(DATA LISTING Opens)
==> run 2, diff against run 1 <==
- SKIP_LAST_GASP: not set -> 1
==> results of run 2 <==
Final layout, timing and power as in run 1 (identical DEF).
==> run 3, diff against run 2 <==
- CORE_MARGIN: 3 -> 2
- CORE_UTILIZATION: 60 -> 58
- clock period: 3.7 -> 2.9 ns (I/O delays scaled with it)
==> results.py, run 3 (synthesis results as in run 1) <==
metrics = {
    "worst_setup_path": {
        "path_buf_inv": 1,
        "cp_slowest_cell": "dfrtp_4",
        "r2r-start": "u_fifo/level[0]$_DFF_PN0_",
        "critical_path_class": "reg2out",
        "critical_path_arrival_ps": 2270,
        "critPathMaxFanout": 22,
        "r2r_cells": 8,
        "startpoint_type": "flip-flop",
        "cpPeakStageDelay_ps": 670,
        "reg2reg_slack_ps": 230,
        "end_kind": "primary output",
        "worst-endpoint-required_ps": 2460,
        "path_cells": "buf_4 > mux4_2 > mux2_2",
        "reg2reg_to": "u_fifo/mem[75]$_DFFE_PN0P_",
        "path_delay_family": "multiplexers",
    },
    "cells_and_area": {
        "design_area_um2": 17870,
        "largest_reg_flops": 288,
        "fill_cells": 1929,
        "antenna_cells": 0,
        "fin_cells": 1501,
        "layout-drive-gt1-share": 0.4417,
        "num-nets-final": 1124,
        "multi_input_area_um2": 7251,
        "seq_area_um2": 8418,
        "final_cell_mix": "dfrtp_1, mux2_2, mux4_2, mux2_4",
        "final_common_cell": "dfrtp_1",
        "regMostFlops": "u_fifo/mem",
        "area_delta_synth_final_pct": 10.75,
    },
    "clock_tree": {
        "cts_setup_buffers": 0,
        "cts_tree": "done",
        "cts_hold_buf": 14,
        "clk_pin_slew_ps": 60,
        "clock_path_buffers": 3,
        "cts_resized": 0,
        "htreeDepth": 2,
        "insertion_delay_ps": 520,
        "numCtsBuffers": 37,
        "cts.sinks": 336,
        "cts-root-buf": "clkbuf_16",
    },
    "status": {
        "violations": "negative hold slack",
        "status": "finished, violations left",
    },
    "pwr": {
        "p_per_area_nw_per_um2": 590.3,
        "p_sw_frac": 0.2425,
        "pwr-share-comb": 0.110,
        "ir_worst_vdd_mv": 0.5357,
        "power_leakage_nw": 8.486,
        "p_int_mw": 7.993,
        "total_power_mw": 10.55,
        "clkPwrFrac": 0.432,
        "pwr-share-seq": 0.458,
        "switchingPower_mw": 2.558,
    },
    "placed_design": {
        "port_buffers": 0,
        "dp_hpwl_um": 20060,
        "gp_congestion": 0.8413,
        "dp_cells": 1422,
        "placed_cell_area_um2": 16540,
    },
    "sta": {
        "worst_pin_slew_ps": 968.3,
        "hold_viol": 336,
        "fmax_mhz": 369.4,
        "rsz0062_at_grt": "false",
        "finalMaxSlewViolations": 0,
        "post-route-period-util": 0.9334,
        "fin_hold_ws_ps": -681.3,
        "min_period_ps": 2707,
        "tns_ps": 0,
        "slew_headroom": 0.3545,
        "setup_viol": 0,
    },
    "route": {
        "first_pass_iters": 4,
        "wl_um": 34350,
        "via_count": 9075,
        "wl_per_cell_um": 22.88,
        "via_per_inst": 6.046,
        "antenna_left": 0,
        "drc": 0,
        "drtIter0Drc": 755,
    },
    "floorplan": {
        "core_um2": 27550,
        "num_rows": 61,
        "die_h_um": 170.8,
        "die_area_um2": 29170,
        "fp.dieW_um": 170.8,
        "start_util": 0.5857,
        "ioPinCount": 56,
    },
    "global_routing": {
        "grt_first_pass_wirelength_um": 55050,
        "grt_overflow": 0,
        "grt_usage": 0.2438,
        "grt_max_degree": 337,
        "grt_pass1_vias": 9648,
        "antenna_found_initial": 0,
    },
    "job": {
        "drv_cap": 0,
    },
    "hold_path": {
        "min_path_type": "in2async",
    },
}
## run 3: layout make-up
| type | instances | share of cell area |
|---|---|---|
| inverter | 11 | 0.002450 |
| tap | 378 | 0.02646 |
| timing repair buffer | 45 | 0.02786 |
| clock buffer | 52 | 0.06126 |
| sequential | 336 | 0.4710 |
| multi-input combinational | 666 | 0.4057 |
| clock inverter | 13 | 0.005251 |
(DATA LISTING Closes)
Beginning at the first line of the records, retype exactly every line up to and including the one with "- CORE_UTILIZATION: 60 -> 58".

EXERCISE RESPONSE:
==> run 2, diff against run 1 <==
- SKIP_LAST_GASP: not set -> 1
==> results of run 2 <==
Final layout, timing and power as in run 1 (identical DEF).
==> run 3, diff against run 2 <==
- CORE_MARGIN: 3 -> 2
- CORE_UTILIZATION: 60 -> 58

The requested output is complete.